厳重に警備された九州坊ノ岬沖地下に作られた秘密工廠の最後の強化戦闘服により完全武装した空間騎兵隊員による警備所を抜けて、戦艦の装甲ほどもある ― 実際に「えいゆう」の第一次大改装時に撤去された艦橋の外気密扉である ― 堅牢な扉が油圧とともに重々しく開くと、放射能流入対策としてドーム内に掛けられている高い気圧により巻き起こる旋風に顔を伏せ、眩い作業灯が煌く巨大な建造ドック内へ沖田提督と地球防衛軍司令長官である藤堂平九郎が揃って重苦しく暗い口調でボソボソと話を交わしながら入ってくる。
「とうとう最後までガミラスの実態は分からず仕舞いか・・・」
「申し訳ない・・・ ワシの力が足りんかった」
「いや、君は最善を尽くしてくれた。 感謝しているよ」
二人の見上げる先には、巨大な地下建造ドックを形作る空洞の天井に当たる上部岩盤から従来の軍艦とは比較にならないほど巨大な艦尾エンジン噴射口が覗いており、特に主エンジンと思われる中央の最も大きな噴射口からは全力で建造作業が続いていることを示す金属音質の喧騒や溶接などの火花がそこかしこに飛び散り、広い工廠都市全体に異様な熱気が満ち溢れている。

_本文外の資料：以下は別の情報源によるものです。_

$ cat config.mk
export PLATFORM = sky130hd
export DESIGN_NAME = ei_axi4_wr_arbiter
export DESIGN_NICKNAME = d
export VERILOG_FILES = /design/src/rtl/ei_axi4_arb_pkg.sv /design/src/rtl/ei_axi4_rr_arbiter.sv /design/src/rtl/ei_axi4_wr_arbiter.sv
export SDC_FILE = /design/constraint.sdc
export NUM_CORES = 1
export LEC_CHECK = 0
export CORE_AREA = 2 2 115 117
export DETAILED_ROUTE_END_ITERATION = 8
export DIE_AREA = 0 0 117 119
export PLACE_DENSITY = 0.54
export SLEW_MARGIN = 15
export SYNTH_ARGS = -nofsm -noshare
export SYNTH_HDL_FRONTEND = slang
export SYNTH_SLANG_ARGS = --single-unit
$ cat constraint.sdc
create_clock -name aclk -period 2.4 [get_ports aclk]
set_input_delay 0.36 -clock aclk [delete_from_list [all_inputs] [get_ports aclk]]
set_output_delay 0.36 -clock aclk [all_outputs]
set_load 0.02 [all_outputs]
$ cat src/rtl/ei_axi4_arb_pkg.sv
// Shared types and constants for the AXI4 write-path arbiter.
package ei_axi4_arb_pkg;

    typedef enum logic [1:0] {
        IDLE = 2'd0,
        ADDR = 2'd1,
        DATA = 2'd2,
        RESP = 2'd3
    } ei_axi4_arb_state_e;

    localparam logic [1:0] OKAY   = 2'b00;
    localparam logic [1:0] EXOKAY = 2'b01;
    localparam logic [1:0] SLVERR = 2'b10;
    localparam logic [1:0] DECERR = 2'b11;

    localparam int unsigned AWLEN_W = 8;

endpackage

$ cat src/rtl/ei_axi4_rr_arbiter.sv
// Combinational round-robin picker: search begins one past last_owner.
module ei_axi4_rr_arbiter #(
    parameter int unsigned NUM_MST = 2,
    parameter int unsigned IDX_W   = $clog2(NUM_MST)
) (
    input  logic [NUM_MST-1:0] req,
    input  logic [IDX_W-1:0]   last_owner,
    output logic [NUM_MST-1:0] winner,
    output logic [IDX_W-1:0]   winner_idx
);

    logic             found;
    logic [IDX_W-1:0] cand;

    always_comb begin
        winner     = '0;
        winner_idx = '0;
        found      = 1'b0;
        cand       = '0;
        for (int unsigned k = 1; k <= NUM_MST; k++) begin
            cand = IDX_W'((32'(last_owner) + k) % NUM_MST);
            if (!found && req[cand]) begin
                found        = 1'b1;
                winner[cand] = 1'b1;
                winner_idx   = cand;
            end
        end
    end

endmodule

$ cat src/rtl/ei_axi4_wr_arbiter.sv
// AXI4 write-path arbiter: one master owns AW/W/B for a whole transaction.
// Optional burst-length checker enabled by defining EI_AXI4_ARB_LEN_CHK_EN.
module ei_axi4_wr_arbiter
    import ei_axi4_arb_pkg::*;
#(
    parameter int unsigned NUM_MST    = 2,
    parameter int unsigned ADDR_WIDTH = 32,
    parameter int unsigned DATA_WIDTH = 32,
    parameter int unsigned ID_WIDTH   = 4
) (
    input  logic                                aclk,
    input  logic                                areset,
    input  logic [NUM_MST-1:0]                  m_awvalid,
    output logic [NUM_MST-1:0]                  m_awready,
    input  logic [NUM_MST*ADDR_WIDTH-1:0]       m_awaddr,
    input  logic [NUM_MST*ID_WIDTH-1:0]         m_awid,
    input  logic [NUM_MST*8-1:0]                m_awlen,
    input  logic [NUM_MST*3-1:0]                m_awsize,
    input  logic [NUM_MST*2-1:0]                m_awburst,
    input  logic [NUM_MST-1:0]                  m_wvalid,
    output logic [NUM_MST-1:0]                  m_wready,
    input  logic [NUM_MST*DATA_WIDTH-1:0]       m_wdata,
    input  logic [NUM_MST*(DATA_WIDTH/8)-1:0]   m_wstrb,
    input  logic [NUM_MST-1:0]                  m_wlast,
    output logic [NUM_MST-1:0]                  m_bvalid,
    input  logic [NUM_MST-1:0]                  m_bready,
    output logic [ID_WIDTH-1:0]                 m_bid,
    output logic [1:0]                          m_bresp,
    output logic                                s_awvalid,
    input  logic                                s_awready,
    output logic [ADDR_WIDTH-1:0]               s_awaddr,
    output logic [ID_WIDTH-1:0]                 s_awid,
    output logic [7:0]                          s_awlen,
    output logic [2:0]                          s_awsize,
    output logic [1:0]                          s_awburst,
    output logic                                s_wvalid,
    input  logic                                s_wready,
    output logic [DATA_WIDTH-1:0]               s_wdata,
    output logic [DATA_WIDTH/8-1:0]             s_wstrb,
    output logic                                s_wlast,
    input  logic                                s_bvalid,
    input  logic [ID_WIDTH-1:0]                 s_bid,
    input  logic [1:0]                          s_bresp,
    output logic                                s_bready,
    output logic [NUM_MST-1:0]                  grant,
    output logic                                busy,
    output logic                                len_err
);

    localparam int unsigned IDX_W  = $clog2(NUM_MST);
    localparam int unsigned STRB_W = DATA_WIDTH / 8;

    ei_axi4_arb_state_e state, state_n;
    logic [IDX_W-1:0]   owner, last_owner, win_idx;
    logic [NUM_MST-1:0] win_oh, grant_q;
    logic               aw_hs, w_hs, b_hs;

    logic [ADDR_WIDTH-1:0] awaddr_a  [NUM_MST];
    logic [ID_WIDTH-1:0]   awid_a    [NUM_MST];
    logic [AWLEN_W-1:0]    awlen_a   [NUM_MST];
    logic [2:0]            awsize_a  [NUM_MST];
    logic [1:0]            awburst_a [NUM_MST];
    logic [DATA_WIDTH-1:0] wdata_a   [NUM_MST];
    logic [STRB_W-1:0]     wstrb_a   [NUM_MST];

    for (genvar g = 0; g < NUM_MST; g++) begin : g_slice
        assign awaddr_a[g]  = m_awaddr[g*ADDR_WIDTH +: ADDR_WIDTH];
        assign awid_a[g]    = m_awid[g*ID_WIDTH +: ID_WIDTH];
        assign awlen_a[g]   = m_awlen[g*AWLEN_W +: AWLEN_W];
        assign awsize_a[g]  = m_awsize[g*3 +: 3];
        assign awburst_a[g] = m_awburst[g*2 +: 2];
        assign wdata_a[g]   = m_wdata[g*DATA_WIDTH +: DATA_WIDTH];
        assign wstrb_a[g]   = m_wstrb[g*STRB_W +: STRB_W];
    end

    ei_axi4_rr_arbiter #(
        .NUM_MST (NUM_MST),
        .IDX_W   (IDX_W)
    ) u_rr (
        .req        (m_awvalid),
        .last_owner (last_owner),
        .winner     (win_oh),
        .winner_idx (win_idx)
    );

    // Payloads follow the owner unconditionally; only valid/ready are gated by state.
    assign s_awaddr  = awaddr_a[owner];
    assign s_awid    = awid_a[owner];
    assign s_awlen   = awlen_a[owner];
    assign s_awsize  = awsize_a[owner];
    assign s_awburst = awburst_a[owner];
    assign s_wdata   = wdata_a[owner];
    assign s_wstrb   = wstrb_a[owner];
    assign s_wlast   = m_wlast[owner];
    assign m_bid     = s_bid;
    assign m_bresp   = s_bresp;
    assign grant     = grant_q;
    assign busy      = (state != IDLE);

    always_comb begin
        state_n   = state;
        m_awready = '0;
        m_wready  = '0;
        m_bvalid  = '0;
        s_awvalid = 1'b0;
        s_wvalid  = 1'b0;
        s_bready  = 1'b0;
        aw_hs     = 1'b0;
        w_hs      = 1'b0;
        b_hs      = 1'b0;
        case (state)
            IDLE: begin
                if (|m_awvalid) state_n = ADDR;
            end
            ADDR: begin
                s_awvalid        = m_awvalid[owner];
                m_awready[owner] = s_awready;
                aw_hs            = m_awvalid[owner] & s_awready;
                if (aw_hs) state_n = DATA;
            end
            DATA: begin
                s_wvalid        = m_wvalid[owner];
                m_wready[owner] = s_wready;
                w_hs            = m_wvalid[owner] & s_wready;
                if (w_hs && m_wlast[owner]) state_n = RESP;
            end
            RESP: begin
                m_bvalid[owner] = s_bvalid;
                s_bready        = m_bready[owner];
                b_hs            = s_bvalid & m_bready[owner];
                if (b_hs) state_n = IDLE;
            end
            default: state_n = IDLE;
        endcase
    end

    always_ff @(posedge aclk) begin
        if (areset) begin
            state      <= IDLE;
            owner      <= '0;
            last_owner <= IDX_W'(NUM_MST - 1);
            grant_q    <= '0;
        end else begin
            state <= state_n;
            if (state == IDLE && |m_awvalid) begin
                owner   <= win_idx;
                grant_q <= win_oh;
            end
            if (state == RESP && b_hs) begin
                last_owner <= owner;
                grant_q    <= '0;
            end
        end
    end

`ifdef EI_AXI4_ARB_LEN_CHK_EN
    logic [AWLEN_W-1:0] beat_cnt;
    logic               len_err_q;

    // A beat is wrong when wlast disagrees with "counter has reached zero".
    always_ff @(posedge aclk) begin
        if (areset) begin
            beat_cnt  <= '0;
            len_err_q <= 1'b0;
        end else if (aw_hs) begin
            beat_cnt <= awlen_a[owner];
        end else if (w_hs) begin
            beat_cnt <= beat_cnt - AWLEN_W'(1);
            if (m_wlast[owner] != (beat_cnt == '0)) len_err_q <= 1'b1;
        end
    end

    assign len_err = len_err_q;
`else
    assign len_err = 1'b0;
`endif

endmodule

==> flow_summary.json, run 1 <==
{
  "rows": 42,
  "timing.rr.start": "owner$_SDFFE_PP0P_",
  "clock-sinks": 6,
  "power_density_mw_per_mm2": 482.6,
  "dp_hpwl_um": 8963,
  "ioPinCount": 294,
  "cp-end-kind": "output pin",
  "min_period_ns": 2.237,
  "synth_fa_ha_area_share_pct": 3.281,
  "critPathKind": "reg -> out",
  "critPathBufInv": 2,
  "synth_nets": 355,
  "ys_async_sr_fraction_pct": 0,
  "synth-main-ff-cell": "dfxtp_1",
  "cp-startpoint": "owner$_SDFFE_PP0P_",
  "yosysSeqAreaShare_pct": 7.875,
  "finalHoldViolCount": 0,
  "cts_resized": 0,
  "worstPathRequired_ns": 2.04,
  "root_buffer": "clkbuf_16",
  "hold_start": "state[1]$_SDFFE_PP0P_",
  "clock_path_buffers": 2,
  "start_kind": "flop",
  "final_common_cell": "clkdlybuf4s50_1",
  "grt_max_degree": 56,
  "path_max_fanout": 55,
  "synth_area_leaders": "mux2_2 63%, dfxtp_1 7.9%, buf_4 3.4%, ha_1 3.3%, mux2i_1 2.6%",
  "antenna_found_initial": 0,
  "p_clk_share_pct": 12.6,
  "critPathArrivalTime_ns": 1.88,
  "post-route-period-util_pct": 93.20,
  "cts_tree": "yes",
  "yosysWarnings": 0,
  "drtPass1Iterations": 4,
  "antenna_cells": 0,
  "finalMaxSlewViolations": 0,
  "drive_gt1_share_pct": 21.40,
  "dieWidth_um": 117,
  "portBuffers": 280,
  "fmax_ghz": 0.4471,
  "design.die.area_mm2": 0.01392,
  "synth_top_family_by_area": "multiplexers",
  "synth_area_mm2": 0.001525,
  "finalWeightedCongestion": 0.7706,
  "power_mw": 2.201,
  "synth_cell_types": 26,
  "min_path_type": "reg -> reg",
  "coreArea_mm2": 0.01287,
  "totalWireLength_um": 10400,
  "slowest_delay_ns": 0.55,
  "power_frac_seq_pct": 7.3,
  "swShare_pct": 39.10,
  "ir_worst_vdd_uv": 296.8,
  "path_clk_slew_ns": 0.04,
  "synth-compound-area-share_pct": 6.153,
  "grt_pass1_wl_um": 13940,
  "cp_cell_sequence": "buf_12 -> mux2_2 -> clkdlybuf4s50_1",
  "syn2layout_area_growth_pct": 199.1,
  "p_comb_share_pct": 80.2,
  "vias": 2344,
  "cts_setup_buffers": 0,
  "final_antenna_net_count": 0,
  "status": "complete, no violations",
  "setup-tns-final_ns": 0,
  "nets": 624,
  "synth_top_area_share_pct": 63.49,
  "start_util_pct": 11.85,
  "cts_buffers": 3,
  "grt_pass1_vias": 2364,
  "via_per_inst": 3.868,
  "synthXorXnorAreaFrac_pct": 0,
  "die_h_um": 119,
  "cpLargestDelayFamily": "buffers and inverters",
  "synthCells": 162,
  "switching_power_uw": 860.7,
  "drc": 0,
  "intPower_mw": 1.341,
  "clock_skew_ns": 0.005201,
  "grt_overflow_total": 0,
  "postCtsHoldBufs": 0,
  "synth_mux_area_share_pct": 66.12,
  "yosys.area_share.simple_pct": 7.957,
  "synth_area_leader_cell": "mux2_2",
  "mostFrequentLayoutCells": "280 x clkdlybuf4s50_1, 86 x mux2_2, 7 x nor2_1, 6 x a21oi_1",
  "slowest_stage": "clkdlybuf4s50_1",
  "synth-edff-count": 0,
  "synth_seq_cells": 6,
  "max_cap_violations": 0,
  "setup_viol": 0,
  "post_drt_wl_per_cell_um": 17.16,
  "leakage_nw": 1.673,
  "h-tree-depth": 1,
  "rsz0062_at_grt": "false",
  "avgSynthCellArea_um2": 9.415,
  "grt_util_all_layers_pct": 13.25,
  "final_util_pct": 35.43,
  "clk_latency_ns": 0.23,
  "drtIter0Drc": 51
}
==> Yosys cell counts (3+ instances only) <==
master     n
and3_1     3
clkbuf_1   4
inv_1      5
mux2_2    86
nor2_1     7
dfxtp_1    6
ha_1       4
buf_4      7
nor2b_1    3
a21oi_1    6
nand2b_1   3
nand2_1    5
buf_2      6
mux2i_1    4
==> routing by layer <==
layer	vias up	global-route usage (%)	share of wire [%]
li1	1119	-	-
met1	1076	17.09	42
met2	147	22.62	47
met3	2	3.868	11
met4	0	1.103	0.13
met5	-	0	0
==> power groups by stage <==
| stage | clock (mW) | sequential [mW] | combinational, mW |
|---|---|---|---|
| floorplan | 0 | 0.159 | 0.879 |
| global placement | 0 | 0.158 | 1.77 |
| detailed placement | 0 | 0.161 | 1.77 |
| CTS | 0.282 | 0.160 | 1.78 |
| global route | 0.285 | 0.164 | 1.87 |
| finish | 0.276 | 0.160 | 1.77 |
==> final cells by class <==
class	count	area [um2]
timing repair buffer	282	2843
inverter	5	18.77
sequential	6	123.9
fill	1314	8313
clock buffer	4	78.83
multi-input combinational	133	1277
tap	176	220.2
==> worst min-delay path: stages (launching register included) <==
cell      delay, ns
dfxtp_1        0.33
nand2b_1       0.08
mux2i_1        0.06
==> sequential cells by signal, summed over array words and instances, names as in the netlist <==
signal      flops
owner           1
last_owner      1
grant           2
state           2
==> stage by stage <==
| stage | hold slack, ns | setup WS (ns) | cell area, um2 | std cells |
|---|---|---|---|---|
| after CTS | 0.5225 | 0.1700 | 4562 | 606 |
| after floorplan | 0.4324 | 0.8028 | 1525 | 162 |
| after detailed placement | 0.5132 | 0.2461 | 4483 | 602 |
| final | 0.5145 | 0.1631 | 4562 | 606 |
| after global placement | 0.4859 | 0.2581 | 4483 | 602 |
| after global routing | 0.5574 | 0.1187 | 4562 | 606 |
==> cell families (layout without fill, tap and decap cells) <==
logic type               Yosys count  after routing
other                              1              1
buffers and inverters             23            291
AND/OR/NAND/NOR                   24             24
multiplexers                      90             90
adder cells (fa/ha/maj)            4              4
AO/OA/AOI/OAI                     14             14
flip-flops                         6              6
==> path summary, 6_finish.rpt <==
| path | cells after the start | slack, ns | endpoint |
|---|---|---|---|
| hold reg to reg | 2 | 0.51 | state[1]$_SDFFE_PP0P_ |
| setup / recovery | 3 | 0.16 | s_awsize[2] |
| setup reg to reg | 5 | 0.70 | state[0]$_SDFFE_PP0P_ |
| hold / removal | 2 | 0.51 | state[1]$_SDFFE_PP0P_ |
No activity file was read; power rests on OpenSTA's default activity.
==> inputs of run 2 (changes only) <==
--- a/config.mk
+++ b/config.mk
@@ -5,10 +5,12 @@
 export SDC_FILE = /design/constraint.sdc
 export NUM_CORES = 1
 export LEC_CHECK = 0
-export CORE_AREA = 2 2 115 117
+export ABC_AREA = 1
+export CORE_AREA = 2 2 114 116
 export DETAILED_ROUTE_END_ITERATION = 8
-export DIE_AREA = 0 0 117 119
-export PLACE_DENSITY = 0.54
+export DIE_AREA = 0 0 116 118
+export PLACE_DENSITY = 0.55
+export REMOVE_ABC_BUFFERS = 1
 export SLEW_MARGIN = 15
 export SYNTH_ARGS = -nofsm -noshare
 export SYNTH_HDL_FRONTEND = slang
==> run 2 against run 1 <==
Effect of this change: register-to-register slack better by 0.36 ns; critical path depth increased by 2; worst setup slack better by 0.0044 ns; core utilization grew 1.7 points.
==> flow_summary.json, run 2 <==
{
  "antenna_cells": 0,
  "critPathArrivalTime_ns": 1.87,
  "status": "complete, no violations",
  "path_max_fanout": 40,
  "power_density_mw_per_mm2": 515.1,
  "cp-startpoint": "owner$_SDFFE_PP0P_",
  "yosysSeqAreaShare_pct": 7.643,
  "synth_top_area_share_pct": 66.16,
  "nets": 817,
  "synth_area_leaders": "nand2_1 66%, dfxtp_1 7.6%, buf_4 3.8%, clkbuf_1 3.3%, inv_1 3.3%",
  "synth_area_leader_cell": "nand2_1",
  "top_usage_layer": "met2",
  "netlist_top_cells_count": "277 x nand2_1, 14 x clkbuf_1, 14 x inv_1, 9 x nor2_1, 8 x buf_4",
  "drtIter0Drc": 93,
  "antenna_found_initial": 0,
  "min_path_type": "reg -> reg",
  "dieWidth_um": 116,
  "grt_max_degree": 52,
  "holdPathStages": 2,
  "yosysMostFrequentCell": "nand2_1",
  "avgSynthCellArea_um2": 4.353,
  "coreArea_mm2": 0.01241,
  "p_comb_share_pct": 81.3,
  "start_util_pct": 12.66,
  "timing.rr.start": "state[0]$_SDFFE_PP0P_",
  "cts_buffers": 3,
  "mostFrequentLayoutCells": "279 x clkdlybuf4s50_1, 277 x nand2_1, 14 x inv_1, 9 x nor2_1",
  "intPower_mw": 1.305,
  "layout_setup_ws_ns": 0.1676,
  "grt_pass1_vias": 2823,
  "clock_skew_ns": 0.0009314,
  "clk_latency_ns": 0.23,
  "rows": 41,
  "use_met1_pct": 13.07,
  "fmax_ghz": 0.4479,
  "h-tree-depth": 1,
  "grt_pass1_wl_um": 14230,
  "drc": 0,
  "synth_cell_types": 21,
  "hold_start": "grant[1]$_SDFFE_PP0P_",
  "final_common_cell": "clkdlybuf4s50_1",
  "post-route-period-util_pct": 93.02,
  "synth_seq_cells": 6,
  "pre_cts_ws_ns": 0.2877,
  "yosysWarnings": 0,
  "cts_tree": "yes",
  "via_per_inst": 3.789,
  "ioPinCount": 294,
  "grt_overflow_total": 0,
  "root_buffer": "clkbuf_16",
  "syn2layout_area_growth_pct": 193.0,
  "regToRegSetupSlack_ns": 1.06,
  "setup-tns-final_ns": 0,
  "finalWeightedCongestion": 0.8234,
  "final_antenna_net_count": 0,
  "setup_viol": 0,
  "hold_path_end": "grant[1]$_SDFFE_PP0P_",
  "p_clk_share_pct": 11.6,
  "critPathKind": "reg -> out",
  "synth-main-ff-cell": "dfxtp_1",
  "synth_area_mm2": 0.001572,
  "max_cap_violations": 0,
  "met3_usage_pct": 4.377,
  "ir_worst_vdd_uv": 455.4,
  "vias": 3012,
  "totalWireLength_um": 9773,
  "die_h_um": 118,
  "postCtsHoldBufs": 0,
  "final_util_pct": 37.09,
  "path_clk_slew_ns": 0.03,
  "start_kind": "flop",
  "leakage_nw": 2.155,
  "finalHoldViolCount": 0,
  "reg2reg_to": "state[0]$_SDFFE_PP0P_",
  "timing.hold.ws_ns": 0.4655,
  "cts_resized": 0,
  "cts_setup_buffers": 0,
  "synth-edff-count": 0,
  "power_frac_seq_pct": 7.1,
  "synthCells": 361,
  "drtPass1Iterations": 4,
  "cp-end-kind": "output pin",
  "power_mw": 2.372,
  "finalMaxSlewViolations": 0,
  "dp_hpwl_um": 8253,
  "drive_gt1_share_pct": 2.247,
  "switching_power_mw": 1.066,
  "rsz0062_at_grt": "false",
  "min_period_ns": 2.232,
  "portBuffers": 280,
  "grt_util_all_layers_pct": 12.64,
  "clock-sinks": 6,
  "ys_async_sr_fraction_pct": 0,
  "ff2ff_path_depth": 9,
  "met2_usage_pct": 24.67,
  "clock_path_buffers": 2,
  "design.die.area_mm2": 0.01369,
  "swShare_pct": 44.96,
  "worstPathRequired_ns": 2.04,
  "post_drt_wl_per_cell_um": 12.29
}
[run 2: cell type report]
| cell class | count | area (um2) |
|---|---|---|
| well taps | 172 | 215.2 |
| inverters | 15 | 56.30 |
| flip-flops and latches | 6 | 123.9 |
| repair buffers | 285 | 2879 |
| clock buffers | 4 | 78.83 |
| multi-input cells | 313 | 1251 |
| fillers | 1345 | 7810 |
[run 2: critical path, cell delays in order, from the launching register on]
cell and delay [ns]:
dfxtp_4 0.39, inv_2 0.21, buf_12 0.24, nand2_1 0.07, nand2_1 0.09, clkdlybuf4s50_1 0.62
[run 2: through the flow]
step | cells | area [um2]
floorplan | 334 | 1428
CTS | 795 | 4601
finish | 795 | 4604
detailed placement | 791 | 4522
global placement | 791 | 4522
global route | 795 | 4604
[run 2: routing by layer]
layer / part of all wire, % / vias up / routed length (um)
li1: - / 1588 / -
met1: 37 / 1273 / 3660
met2: 51 / 143 / 4951
met3: 11 / 8 / 1079
met4: 0.84 / 0 / 82
met5: 0 / - / 0
[run 2: cell families after synthesis]
logic type	Yosys count	synth area share, %
AND/OR/NAND/NOR	300	73.49
buffers and inverters	42	12.74
AO/OA/AOI/OAI	8	2.707
flip-flops	6	7.644
adder cells (fa/ha/maj)	4	3.185
other	1	0.2386
[run 2: worst max-delay path by stage]
stage	to	cells past startpoint	slack, ns
2_1_floorplan	m_awready[1]	2	-1.44
3_3_place_gp	s_awvalid	6	0.28
3_5_place_dp	s_awvalid	6	0.29
4_1_cts	s_wdata[29]	4	0.08
5_1_grt	s_wdata[29]	5	0.07
6_report	s_wdata[12]	5	0.17
[run 2: power groups by stage]
stage	registers, mW	logic, mW	clock network [mW]
after floorplan	0.208	0.858	0
after global placement	0.167	1.93	0
after global routing	0.175	2.09	0.290
after CTS	0.168	1.95	0.282
after detailed placement	0.170	1.93	0
final	0.168	1.93	0.275
==> inputs of run 3 (changes only) <==
--- a/config.mk
+++ b/config.mk
@@ -7,8 +7,10 @@
 export LEC_CHECK = 0
 export ABC_AREA = 1
 export CORE_AREA = 2 2 114 116
+export CTS_CLUSTER_DIAMETER = 60
 export DETAILED_ROUTE_END_ITERATION = 8
 export DIE_AREA = 0 0 116 118
+export HOLD_SLACK_MARGIN = 0.12
 export PLACE_DENSITY = 0.55
 export REMOVE_ABC_BUFFERS = 1
 export SLEW_MARGIN = 15
==> results of run 3 <==
Final layout, timing and power as in run 2 (identical DEF).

建造の秘密を守るために工廠都市内に缶詰状態で作業を続ける作業員たちは、軍極秘とはいっても何時の時代でも防ぐことの出来ない噂話により自分達が建造しているフネの目的を十分に知っており、無論自分達自身が地球脱出の人員に選ばれることなど有り得ないことと、その後に訪れる自分達の運命をも分かっていながら寝る間も惜しんで献身的に作業を続ける姿は、前線で命をかけて戦う宇宙戦士以上の正に名も知られぬ英雄達であった。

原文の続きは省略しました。